To use with SeleniumBase, restructure it as username:password@server:port (without http:// prefix. SeleniumBase docs explicitly state not to include it):

# Dashboard format: 45.127.248.131:7383:LV71125532-mDmfksl3onyoy-1:bW2VN4Zc5YSyK5nF82tK
# Restructure for SeleniumBase:
PROXY_URL = "LV71125532-mDmfksl3onyoy-1:[email protected]:7383"

with SB(uc=True, incognito=True, proxy=PROXY_URL) as sb:
    sb.uc_open_with_reconnect(url, reconnect_time=3)

The session ID (-1, -2, etc.) in the username gives you sticky sessions with the same IP for up to 24 hours, which helps maintain consistent behavior during a scraping session. Remove the session ID suffix for rotating sessions (new IP each request).

Rotating proxies automatically cycle through IPs, so each request appears to come from a different user. Live Proxies also offers private IP allocation, which can reduce overlap with other users, but IP reputation may still be affected by prior activity or target-site detection mechanisms.

Scaling beyond 100 pages? Check out our residential proxy plans: activation takes ~10 minutes.

Retry logic with exponential backoff

When requests fail, retrying immediately usually fails too. Your IP is still flagged. Exponential backoff gives the rate limiter time to reset:

from functools import wraps

def retry_on_failure(max_retries: int = 3, initial_delay: float = 2.0):
    """Decorator that retries failed functions with exponential backoff."""

    def decorator(func):
        @wraps(func)
        def wrapper(*args, **kwargs):
            delay = initial_delay
            for attempt in range(max_retries + 1):
                try:
                    return func(*args, **kwargs)
                except Exception as e:
                    if attempt < max_retries:
                        logger.warning(
                            f"Attempt {attempt + 1} failed, retrying in {delay}s..."
                        )
                        time.sleep(delay)
                        delay *= 2  # Double the delay each time
                    else:
                        raise

        return wrapper

    return decorator

How it works: First retry waits 2 seconds, second waits 4, third waits 8. This pattern is standard in production systems. It's how well-behaved clients handle temporary failures without hammering servers.

@retry_on_failure(max_retries=2, initial_delay=3.0)
def _fetch_and_parse(self, url: str) -> dict:
  # ... scraping logic ...

Conclusion

You now have 4 working scrapers for eBay: search results, item details, sold prices, and seller profiles.

The patterns here (SeleniumBase UC mode, random delays, fallback selectors) work beyond eBay too. Most eCommerce sites use similar protections.

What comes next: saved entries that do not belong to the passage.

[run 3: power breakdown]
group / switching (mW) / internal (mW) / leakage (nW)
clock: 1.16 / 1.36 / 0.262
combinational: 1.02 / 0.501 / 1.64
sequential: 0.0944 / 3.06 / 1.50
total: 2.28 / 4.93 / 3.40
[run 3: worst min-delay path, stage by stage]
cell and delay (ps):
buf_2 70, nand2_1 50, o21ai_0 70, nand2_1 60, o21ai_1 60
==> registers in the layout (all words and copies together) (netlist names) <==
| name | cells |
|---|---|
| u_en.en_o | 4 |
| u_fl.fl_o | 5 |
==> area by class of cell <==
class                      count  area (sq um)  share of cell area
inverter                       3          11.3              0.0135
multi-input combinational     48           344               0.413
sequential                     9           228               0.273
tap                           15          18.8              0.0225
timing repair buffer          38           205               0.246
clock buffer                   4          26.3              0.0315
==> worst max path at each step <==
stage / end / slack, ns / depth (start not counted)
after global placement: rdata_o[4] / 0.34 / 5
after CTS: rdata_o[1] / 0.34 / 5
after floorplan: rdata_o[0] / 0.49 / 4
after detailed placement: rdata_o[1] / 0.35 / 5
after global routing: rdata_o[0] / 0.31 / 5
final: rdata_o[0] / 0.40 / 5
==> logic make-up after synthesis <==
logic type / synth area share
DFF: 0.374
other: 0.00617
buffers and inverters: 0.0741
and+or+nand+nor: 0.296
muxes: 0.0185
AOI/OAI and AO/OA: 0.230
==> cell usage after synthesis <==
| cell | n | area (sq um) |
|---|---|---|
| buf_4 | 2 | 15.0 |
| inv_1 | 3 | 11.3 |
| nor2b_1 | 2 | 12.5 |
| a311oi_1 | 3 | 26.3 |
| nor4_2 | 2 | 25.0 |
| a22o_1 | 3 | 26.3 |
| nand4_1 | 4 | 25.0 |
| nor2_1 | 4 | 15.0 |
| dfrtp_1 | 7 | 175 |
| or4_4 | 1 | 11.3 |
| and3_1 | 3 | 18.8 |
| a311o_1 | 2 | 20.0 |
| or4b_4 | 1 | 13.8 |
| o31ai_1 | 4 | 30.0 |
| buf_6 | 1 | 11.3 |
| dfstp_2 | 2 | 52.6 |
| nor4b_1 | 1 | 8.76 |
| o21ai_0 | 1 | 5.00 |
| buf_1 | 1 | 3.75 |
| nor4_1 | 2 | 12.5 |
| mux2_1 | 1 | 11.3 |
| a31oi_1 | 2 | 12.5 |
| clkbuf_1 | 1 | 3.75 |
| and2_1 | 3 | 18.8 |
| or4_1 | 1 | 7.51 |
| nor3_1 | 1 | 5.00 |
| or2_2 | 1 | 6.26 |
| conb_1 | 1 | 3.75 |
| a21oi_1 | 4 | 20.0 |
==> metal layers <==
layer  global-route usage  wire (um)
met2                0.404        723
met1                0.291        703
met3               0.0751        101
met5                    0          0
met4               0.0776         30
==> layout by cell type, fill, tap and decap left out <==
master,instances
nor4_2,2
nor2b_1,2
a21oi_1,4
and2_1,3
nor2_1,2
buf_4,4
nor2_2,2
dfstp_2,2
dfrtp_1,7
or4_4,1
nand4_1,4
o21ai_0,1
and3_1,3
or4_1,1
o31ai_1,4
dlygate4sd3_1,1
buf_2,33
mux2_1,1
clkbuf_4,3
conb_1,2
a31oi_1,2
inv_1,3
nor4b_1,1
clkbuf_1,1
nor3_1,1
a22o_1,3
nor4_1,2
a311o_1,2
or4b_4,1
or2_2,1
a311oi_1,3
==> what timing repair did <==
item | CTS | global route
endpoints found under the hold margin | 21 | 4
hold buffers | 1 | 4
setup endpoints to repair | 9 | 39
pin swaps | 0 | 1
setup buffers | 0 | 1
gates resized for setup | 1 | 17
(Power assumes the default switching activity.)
--- config.mk ---
export PLATFORM = sky130hd
export DESIGN_NAME = wbuf_load_ctrl
export DESIGN_NICKNAME = d
export VERILOG_FILES = /design/src/rtl/wbuf_pkg.sv /design/src/rtl/wbuf_page_regs.sv /design/src/rtl/wbuf_abort_exit.sv /design/src/rtl/wbuf_seq_fsm.sv /design/src/rtl/wbuf_load_ctrl.sv
export SDC_FILE = /design/constraint.sdc
export NUM_CORES = 1
export LEC_CHECK = 0
export BUFFER_PORTS_ARGS = -buffer_cell sky130_fd_sc_hd__clkbuf_2
export CELL_PAD_IN_SITES_DETAIL_PLACEMENT = 1
export CELL_PAD_IN_SITES_GLOBAL_PLACEMENT = 1
export CORE_MARGIN = 5
export CORE_UTILIZATION = 50
export CTS_CLUSTER_DIAMETER = 150
export CTS_CLUSTER_SIZE = 20
export DETAILED_ROUTE_END_ITERATION = 8
export PLACE_DENSITY = 0.77
export SYNTH_ARGS = -nofsm -noshare
export SYNTH_HDL_FRONTEND = slang
export SYNTH_SLANG_ARGS = --single-unit
export TNS_END_PERCENT = 20
--- constraint.sdc ---
create_clock -name clk -period 4.6 [get_ports clk]
set_input_delay 0.46 -clock clk [delete_from_list [all_inputs] [get_ports clk]]
set_output_delay 0.46 -clock clk [all_outputs]
set_load 0.02 [all_outputs]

For small projects, the default settings are sufficient. When you're ready to scale, residential proxies help maintain consistent success rates.

Get started with Live Proxies →

FAQs

How do I find the eBay item ID and why does it matter?

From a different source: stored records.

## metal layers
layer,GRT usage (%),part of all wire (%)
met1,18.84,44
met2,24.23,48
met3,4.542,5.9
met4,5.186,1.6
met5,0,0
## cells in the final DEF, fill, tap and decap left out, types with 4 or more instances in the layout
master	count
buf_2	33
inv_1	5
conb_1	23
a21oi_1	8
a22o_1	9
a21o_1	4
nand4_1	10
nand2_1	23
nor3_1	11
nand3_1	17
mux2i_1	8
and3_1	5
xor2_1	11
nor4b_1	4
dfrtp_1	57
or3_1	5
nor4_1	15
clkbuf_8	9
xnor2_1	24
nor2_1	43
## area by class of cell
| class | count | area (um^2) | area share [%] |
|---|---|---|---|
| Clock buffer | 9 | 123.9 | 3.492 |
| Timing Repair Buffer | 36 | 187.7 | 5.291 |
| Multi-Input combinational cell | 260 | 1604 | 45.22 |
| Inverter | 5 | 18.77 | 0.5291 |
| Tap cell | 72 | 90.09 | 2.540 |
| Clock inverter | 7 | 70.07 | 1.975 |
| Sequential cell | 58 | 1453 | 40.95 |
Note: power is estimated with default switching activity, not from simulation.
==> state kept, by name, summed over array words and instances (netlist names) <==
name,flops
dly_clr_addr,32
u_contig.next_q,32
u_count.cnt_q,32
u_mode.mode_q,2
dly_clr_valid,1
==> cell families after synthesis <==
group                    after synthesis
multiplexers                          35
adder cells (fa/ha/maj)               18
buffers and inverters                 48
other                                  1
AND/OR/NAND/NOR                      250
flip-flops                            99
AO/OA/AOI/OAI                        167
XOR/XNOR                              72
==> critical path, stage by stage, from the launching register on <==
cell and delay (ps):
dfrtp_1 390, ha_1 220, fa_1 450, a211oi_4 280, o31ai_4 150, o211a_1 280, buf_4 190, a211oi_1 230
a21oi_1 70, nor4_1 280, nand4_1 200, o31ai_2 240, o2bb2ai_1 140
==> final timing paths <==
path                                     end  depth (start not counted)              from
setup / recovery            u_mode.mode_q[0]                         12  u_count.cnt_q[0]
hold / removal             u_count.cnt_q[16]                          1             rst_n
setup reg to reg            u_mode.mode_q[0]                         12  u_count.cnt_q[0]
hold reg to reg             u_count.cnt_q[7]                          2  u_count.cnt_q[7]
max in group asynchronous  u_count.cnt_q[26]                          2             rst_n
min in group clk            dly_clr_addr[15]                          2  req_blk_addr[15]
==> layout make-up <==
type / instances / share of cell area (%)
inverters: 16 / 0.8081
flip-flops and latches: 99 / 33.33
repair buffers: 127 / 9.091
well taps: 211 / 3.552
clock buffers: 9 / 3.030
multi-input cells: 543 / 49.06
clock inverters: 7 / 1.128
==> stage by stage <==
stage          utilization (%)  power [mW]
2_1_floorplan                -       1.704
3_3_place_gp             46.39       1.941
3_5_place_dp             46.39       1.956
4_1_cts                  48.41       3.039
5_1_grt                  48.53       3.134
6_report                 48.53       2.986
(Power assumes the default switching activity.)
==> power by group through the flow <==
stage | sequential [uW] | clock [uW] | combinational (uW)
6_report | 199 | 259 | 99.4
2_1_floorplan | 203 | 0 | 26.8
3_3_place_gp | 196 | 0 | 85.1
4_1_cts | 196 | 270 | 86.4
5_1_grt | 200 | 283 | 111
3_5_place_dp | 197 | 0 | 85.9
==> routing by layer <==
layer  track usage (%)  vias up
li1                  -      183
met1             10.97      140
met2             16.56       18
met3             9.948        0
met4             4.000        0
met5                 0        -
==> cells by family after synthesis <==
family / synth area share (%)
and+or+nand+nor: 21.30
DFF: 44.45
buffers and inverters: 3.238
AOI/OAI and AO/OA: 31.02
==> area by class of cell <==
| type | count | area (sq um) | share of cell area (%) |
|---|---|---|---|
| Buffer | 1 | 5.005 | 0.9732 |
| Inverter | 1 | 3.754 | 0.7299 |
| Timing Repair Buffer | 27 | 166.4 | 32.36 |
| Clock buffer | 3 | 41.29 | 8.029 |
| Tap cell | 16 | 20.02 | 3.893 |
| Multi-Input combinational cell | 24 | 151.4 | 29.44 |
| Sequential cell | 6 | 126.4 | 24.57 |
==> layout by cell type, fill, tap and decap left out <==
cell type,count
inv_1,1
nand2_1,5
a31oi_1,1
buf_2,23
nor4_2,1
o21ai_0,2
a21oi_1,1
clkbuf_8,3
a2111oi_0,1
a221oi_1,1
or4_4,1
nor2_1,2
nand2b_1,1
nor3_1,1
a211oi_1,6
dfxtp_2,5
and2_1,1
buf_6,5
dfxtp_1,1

It's the 12-digit number in the listing URL: for example, ebay.com/itm/315166443569. On the listing page, you'll find it in the "About this item" section. The scrapers accept either the full URL or just the ID.

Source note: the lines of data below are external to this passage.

===== src/rtl/sw_pkg.sv =====
package sw_pkg;
    typedef enum logic [1:0] {
        SW_IDLE   = 2'd0,
        SW_ADDR   = 2'd1,
        SW_DATA   = 2'd2,
        SW_COMMIT = 2'd3
    } sw_state_e;
endpackage


===== src/rtl/sw_frame_fsm.sv =====
module sw_frame_fsm
    import sw_pkg::*;
#(
    parameter int AW = 2,
    parameter int DW = 8,
    localparam int CW = $clog2(((DW > AW) ? DW : AW) + 1)
) (
    input  logic          clk,
    input  logic          rst_n,
    input  logic          cs,
    input  logic          di,
    output sw_state_e     state,
    output logic [CW-1:0] cnt,
    output logic [AW-1:0] addr,
    output logic [AW-1:0] addr_next,
    output logic          load_sh,
    output logic          shift_en,
    output logic          commit,
    output logic          restore
);
    sw_state_e     state_q, state_d;
    logic [CW-1:0] cnt_q, cnt_d;
    logic [AW-1:0] addr_q, addr_d;

    // next-state logic
    always_comb begin
        state_d = state_q;
        cnt_d   = cnt_q;
        addr_d  = addr_q;
        if (!cs) begin
            state_d = SW_IDLE;
            cnt_d   = '0;
        end else begin
            unique case (state_q)
                SW_IDLE: begin
                    if (di) begin
                        state_d = SW_ADDR;
                        cnt_d   = '0;
                    end
                end
                SW_ADDR: begin
                    for (int i = 0; i < AW; i++) begin
                        if (cnt_q == CW'(i)) addr_d[i] = di;
                    end
                    if (cnt_q == CW'(AW - 1)) begin
                        state_d = SW_DATA;
                        cnt_d   = '0;
                    end else begin
                        cnt_d = cnt_q + 1'b1;
                    end
                end
                SW_DATA: begin
                    if (cnt_q == CW'(DW - 1)) begin
                        state_d = SW_COMMIT;
                        cnt_d   = '0;
                    end else begin
                        cnt_d = cnt_q + 1'b1;
                    end
                end
                SW_COMMIT: state_d = SW_IDLE;
            endcase
        end
    end

    // state register
    always_ff @(posedge clk) begin
        if (!rst_n) begin
            state_q <= SW_IDLE;
            cnt_q   <= '0;
            addr_q  <= '0;
        end else begin
            state_q <= state_d;
            cnt_q   <= cnt_d;
            addr_q  <= addr_d;
        end
    end

    // control outputs
    always_comb begin
        load_sh  = cs && (state_q == SW_ADDR) && (cnt_q == CW'(AW - 1));
        shift_en = cs && (state_q == SW_DATA);
        commit   = cs && (state_q == SW_COMMIT);
        restore  = !cs && ((state_q == SW_DATA) || (state_q == SW_COMMIT));
    end

    assign state     = state_q;
    assign cnt       = cnt_q;
    assign addr      = addr_q;
    assign addr_next = addr_d;
endmodule


===== src/rtl/sw_wiper_bank.sv =====
module sw_wiper_bank #(
    parameter int AW = 2,
    parameter int DW = 8,
    localparam int NREG = 2 ** AW
) (
    input  logic               clk,
    input  logic               rst_n,
    input  logic               commit,
    input  logic               restore,
    input  logic [AW-1:0]      wr_idx,
    input  logic [DW-1:0]      wr_data,
    input  logic [AW-1:0]      rd_idx,
    input  logic [NREG*DW-1:0] nv_vals,
    output logic [DW-1:0]      rd_data,
    output logic [NREG*DW-1:0] wiper
);
    logic [DW-1:0] regs [NREG];

    for (genvar g = 0; g < NREG; g++) begin : g_reg
        always_ff @(posedge clk) begin
            if (!rst_n) begin
                regs[g] <= nv_vals[g*DW +: DW];
            end else if (commit && (wr_idx == AW'(g))) begin
                regs[g] <= wr_data;
            end else if (restore && (wr_idx == AW'(g))) begin
                regs[g] <= nv_vals[g*DW +: DW];
            end
        end
        assign wiper[g*DW +: DW] = regs[g];
    end

    assign rd_data = regs[rd_idx];
endmodule


===== src/rtl/sw_shifter.sv =====
module sw_shifter #(
    parameter int DW = 8
) (
    input  logic          clk,
    input  logic          rst_n,
    input  logic          load,
    input  logic          shift,
    input  logic          din,
    input  logic [DW-1:0] par_in,
    output logic [DW-1:0] q,
    output logic          lsb
);
    logic [DW-1:0] sh_q;

    always_ff @(posedge clk) begin
        if (!rst_n)     sh_q <= '0;
        else if (load)  sh_q <= par_in;
        else if (shift) sh_q <= {din, sh_q[DW-1:1]};
    end

    assign q   = sh_q;
    assign lsb = sh_q[0];
endmodule


===== src/rtl/sw_wiper_if.sv =====
module sw_wiper_if
    import sw_pkg::*;
#(
    parameter int AW = 2,
    parameter int DW = 8,
    localparam int NREG = 2 ** AW,
    localparam int CW = $clog2(((DW > AW) ? DW : AW) + 1)
) (
    input  logic               clk,
    input  logic               rst_n,
    input  logic               cs,
    input  logic               di,
    input  logic [NREG*DW-1:0] nv_vals,
    output logic               sdo,
    output logic               sdo_en,
    output logic [NREG*DW-1:0] wiper
);
    sw_state_e     state_q;
    logic [CW-1:0] cnt_q;
    logic [AW-1:0] addr_q, addr_next;
    logic          load_sh, shift_en, commit, restore;
    logic [DW-1:0] rd_data, sh_q;
    logic          sh_lsb;

    sw_frame_fsm #(.AW(AW), .DW(DW)) u_fsm (
        .clk(clk), .rst_n(rst_n), .cs(cs), .di(di),
        .state(state_q), .cnt(cnt_q), .addr(addr_q), .addr_next(addr_next),
        .load_sh(load_sh), .shift_en(shift_en), .commit(commit), .restore(restore)
    );

    sw_wiper_bank #(.AW(AW), .DW(DW)) u_bank (
        .clk(clk), .rst_n(rst_n), .commit(commit), .restore(restore),
        .wr_idx(addr_q), .wr_data(sh_q), .rd_idx(addr_next),
        .nv_vals(nv_vals), .rd_data(rd_data), .wiper(wiper)
    );

    sw_shifter #(.DW(DW)) u_shift (
        .clk(clk), .rst_n(rst_n), .load(load_sh), .shift(shift_en),
        .din(di), .par_in(rd_data), .q(sh_q), .lsb(sh_lsb)
    );

    assign sdo_en = cs;
    assign sdo    = cs && (state_q == SW_DATA) && sh_lsb;
endmodule


===== config.mk =====
export PLATFORM = sky130hd
export DESIGN_NAME = sw_wiper_if
export DESIGN_NICKNAME = d
export VERILOG_FILES = /design/src/rtl/sw_pkg.sv /design/src/rtl/sw_frame_fsm.sv /design/src/rtl/sw_wiper_bank.sv /design/src/rtl/sw_shifter.sv /design/src/rtl/sw_wiper_if.sv
export SDC_FILE = /design/constraint.sdc
export NUM_CORES = 1
export LEC_CHECK = 0
export BUFFER_PORTS_ARGS = -buffer_cell sky130_fd_sc_hd__buf_2
export CORE_MARGIN = 4
export CORE_UTILIZATION = 50
export DETAILED_ROUTE_END_ITERATION = 10
export PLACE_DENSITY = 0.73
export SLEW_MARGIN = 20
export SYNTH_ARGS = -nofsm -noshare
export SYNTH_HDL_FRONTEND = slang
export SYNTH_SLANG_ARGS = --single-unit

===== constraint.sdc =====
create_clock -name clk -period 2.4 [get_ports clk]
set_clock_uncertainty 0.15 [all_clocks]
set_input_delay 0.24 -clock clk [delete_from_list [all_inputs] [get_ports clk]]
set_output_delay 0.24 -clock clk [all_outputs]
set_load 0.05 [all_outputs]

==> impl_results.md <==
* Register area at ~1300 sq um
* Simple-gate area share of the yosys netlist at 0.08503
* DR vias/cell at roughly 5.4
* Cell Pwr Density at 607.3 nW/um^2
* Max-slew violations at 0
* Worst R2R Path Depth at 4
* Largest family of logic cells by synthesized area: multiplexers
* DR WL/cell at 17.03 um
* Flop pwr share at 0.514
* Worst Setup SP: u_fsm.state[0]$_SDFFE_PN0P_
* Post-Syn Area at 2516 sq um
* CTS buffer count at 5
* TNS Setup at 0 ns
* Peak supply drop at 287.2 uV
* Ys Warns at 0
* Outcome: complete, no violations
* CP Data Arrival Time at roughly 1.9 ns
* Final setup fails at 0
* Post-DP HPWL at 4406 um
* CTS tree: done
* Core area at 4786 sq um
* #FFs+latches synth at 48
* Internal power at about 1.3 mW
* Initial Util at 0.5258
* Combinational fraction of design power at 0.177
* Crit Path Max Fanout at 8
* Clock Root Buffer: clkbuf_8
* Area of the multi-input gates at 1172 sq um
* FF-to-FF End: u_bank.regs[0][7]$_DFFE_PP_
* Placer Congestion at just over 0.8
* Share of cells above drive strength 1 at 0.4852
* FF-to-FF Start: u_fsm.state[0]$_SDFFE_PN0P_
* Hold Vio Cnt, Final at 0
* Sink Count at 48
* Clock transition at path regs at 0.09 ns
* Syn Area/Cell at around 13 sq um
* Final Cycle Share at 0.8468
* CTS Buffer Depth at 2
* Post-route setup slack at 0.3677 ns
* Hold Path Class: in -> reg
* Synthesized instance count at 194
* Aggregate global routing overflow at 0
* Post-cts sizing count at 0
* Vias post-DR at 1,825
* Die ar. at 6232 sq um
* Syn nets at ~240
* Synth unique cells at 37
* Post-Synth XOR/XNOR Area at 0
* F_max at just under 500 MHz
* Drt drc at 0
* Die H at 78.94 um
* IO Port Bufs at slightly below 70
* Synth Area in Adders at 0.03481
* Fraction of power spent switching nets at 0.2767
* Placement Rows at 25
* Max Cap Viol at 0
* Final Net Count at between 300 and 400
* CP endpoint kind: flop
* Tmin final at 2.032 ns
* Layout fillers at 419
* Antenna Nets Post-Route at 0
* Placed Area at 2939 sq um
* Clock Power Share at 0.309
* Skew-Pair Late Insertion Delay at 0.30 ns
* Synth Area in Compound Gates at 0.09547
* Mux cell area share after synthesis at 0.2506
* # hold bufs at CTS at 0
* Initial antenna violation count at 0
* Worst reg2reg setup slack at 0.37 ns
* Die Width at 78.94 um
* Leakage at 1.245 nW
* H-tree Lvls at 2
* ANT cells at 0
* Drt total wl at ~5700 um
* Io pins at 70
* Critical Path Start Type: flop
* Pre-CTS setup slack at 0.3695 ns
* Initial DRT Pass Iterations at 4
* Number of global-route vias before repair at 1,795
* Worst-margin pin slew at 0.5923 ns
* RSZ-0062 raised after global routing: false
* DR iter-0 viols at 89
* Slew HR at 0.6025
* Worst path required time at 2.30 ns
* First-pass GRT wire length at 8976 um
* Setup bufs post-CTS at 0
* CP endpoint: u_bank.regs[0][7]$_DFFE_PP_
* Synthesis-to-finish area growth at 21.08%
* Seq/Total Area, Yosys at 0.5092
* Switching power at 0.5119 mW
* GRT Total Usage at 0.1899
* Setup Crit Path Kind: reg -> reg
* Final Cell Area at 3047 sq um
* Largest net degree at the start of global routing at 17
## area by class of cell
| class | instances | share of cell area |
|---|---|---|
| Sequential cell | 48 | 0.4205 |
| Multi-Input combinational cell | 135 | 0.3848 |
| Timing Repair Buffer | 74 | 0.1257 |
| Tap cell | 67 | 0.02752 |
| Clock buffer | 6 | 0.02382 |
| Clock inverter | 2 | 0.01150 |
| Inverter | 5 | 0.006160 |
## cells in the mapped netlist (all sizes together)
library cell	count	area (sq um)
o2111ai	1	8.760
or3b	1	8.760
nor2b	3	18.77
edfxtp	32	960.9
and4bb	1	16.27
nand2	7	26.28
nand4b	1	8.760
a31oi	1	6.260
inv	5	18.77
buf	5	40.04
a21o	1	7.510
mux2	40	450.4
nor2	8	37.54
and2	2	15.01
a21boi	1	7.510
a311oi	1	8.760
mux2i	18	180.2
o221a	1	11.26
nand4	2	12.51
and3	2	13.77
a21oi	5	36.29
nand3	2	10.01
nor4b	1	8.760
a32oi	1	8.760
dfxtp	16	320.3
a221oi	8	70.07
o21ai	12	60.06
or3	1	6.260
clkbuf	1	3.750
o31ai	2	15.01
ha	7	87.58
nand2b	5	31.28
## power by group through the flow
stage | Clock [mW] | Combinational [mW] | Sequential, mW
CTS | 0.584 | 0.330 | 0.952
floorplan | 0 | 0.0916 | 1.11
global route | 0.619 | 0.345 | 0.958
detailed placement | 0 | 0.330 | 0.971
global placement | 0 | 0.326 | 0.972
finish | 0.572 | 0.327 | 0.952
## layout by cell type (no fill, tap or decap), types with 2 or more instances in the layout
master	netlist	routed
inv_1	5	5
nand4_1	2	2
a221oi_1	8	8
nor2b_1	3	3
clkbuf_8	0	5
nand2b_1	5	5
mux2_2	40	40
o31ai_1	2	2
nor2_2	3	3
nand2_1	7	7
o21ai_0	12	12
nand3_1	2	2
dfxtp_1	16	16
and2_2	2	2
a21oi_1	4	4
edfxtp_1	32	32
buf_2	2	69
nor2_1	5	5
buf_4	1	5
ha_1	7	7
mux2i_1	18	18
## sequential cells by signal, summed over array words and instances (netlist names)
name and count:
u_fsm.cnt 4, u_bank.regs 32, u_fsm.addr 2, u_shift.q 8, u_fsm.state 2
## critical path, cell delays in order (launching register included)
cell and delay, ns:
dfxtp_1 0.38, ha_1 0.19, nand3_1 0.18, or3_1 0.54
mux2_2 0.33
## per-layer routing
layer / wire length [um] / global-route usage / share of wire / vias up
met3: 224 / 0.03628 / 0.039 / 6
met1: 2385 / 0.2404 / 0.42 / 882
li1: - / - / - / 896
met2: 3045 / 0.3285 / 0.53 / 41
met5: 0 / 0 / 0 / -
met4: 81 / 0.06014 / 0.014 / 0
## cell families (layout without fill, tap and decap cells)
kind of cell | after synthesis | in the layout
multiplexers | 58 | 58
flip-flops | 48 | 48
AND/OR/NAND/NOR | 36 | 36
AO/OA/AOI/OAI | 34 | 34
buffers and inverters | 11 | 87
adder cells (fa/ha/maj) | 7 | 7
## stage by stage
step	std cells	hold WS [ns]	total power, mW	util
floorplan	194	0.2384	1.203	-
global placement	329	0.3317	1.298	0.6141
detailed placement	329	0.3622	1.301	0.6141
CTS	337	0.08076	1.866	0.6366
global route	337	0.07824	1.922	0.6366
finish	337	0.08577	1.850	0.6366
## how the worst min path moves through the flow
stage | startpoint | endpoint | slack, ns | cells past startpoint
after detailed placement | u_fsm.cnt[1]$_SDFFE_PN0P_ | u_fsm.cnt[1]$_SDFFE_PN0P_ | 0.36 | 2
after global routing | nv_vals[27] | u_bank.regs[3][3]$_DFFE_PP_ | 0.08 | 2
after CTS | nv_vals[18] | u_bank.regs[2][2]$_DFFE_PP_ | 0.08 | 2
after floorplan | rst_n | u_shift.q[4]$_SDFFE_PN0P_ | 0.24 | 2
after global placement | u_fsm.cnt[1]$_SDFFE_PN0P_ | u_fsm.cnt[1]$_SDFFE_PN0P_ | 0.33 | 2
final | nv_vals[18] | u_bank.regs[2][2]$_DFFE_PP_ | 0.09 | 2
(Power assumes the default switching activity.)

Why does my scraper return different prices than what I see in the browser?

Most commonly, location-based display: eBay shows different prices, currencies, and VAT based on your IP location. If your scraper runs from a different IP than your browser, prices will differ. Other causes: JavaScript-loaded content not rendering fully, or shipping displayed differently. To diagnose, run the scraper and browser from the same IP at the same time.

How do I scrape eBay safely on a small scale for a personal project?

Use the scrapers with default settings: they include 2 to 5 second random delays. Avoid headless mode (it's detectable). For very light use, you may not need proxies immediately, but there's no guaranteed "safe" threshold: eBay's detection depends on your IP reputation, request patterns, and timing. If you start seeing CAPTCHAs, add proxies or reduce frequency.

How do I keep my eBay scraper stable when page layouts change?

The item scraper prioritizes JSON-LD data (eBay's structured data), which is separate from HTML and doesn't change when visual layouts update. The search scraper includes fallback selectors for both new and legacy layouts. Monitor your output regularly: empty results or missing fields could signal layout changes, blocks, or other issues.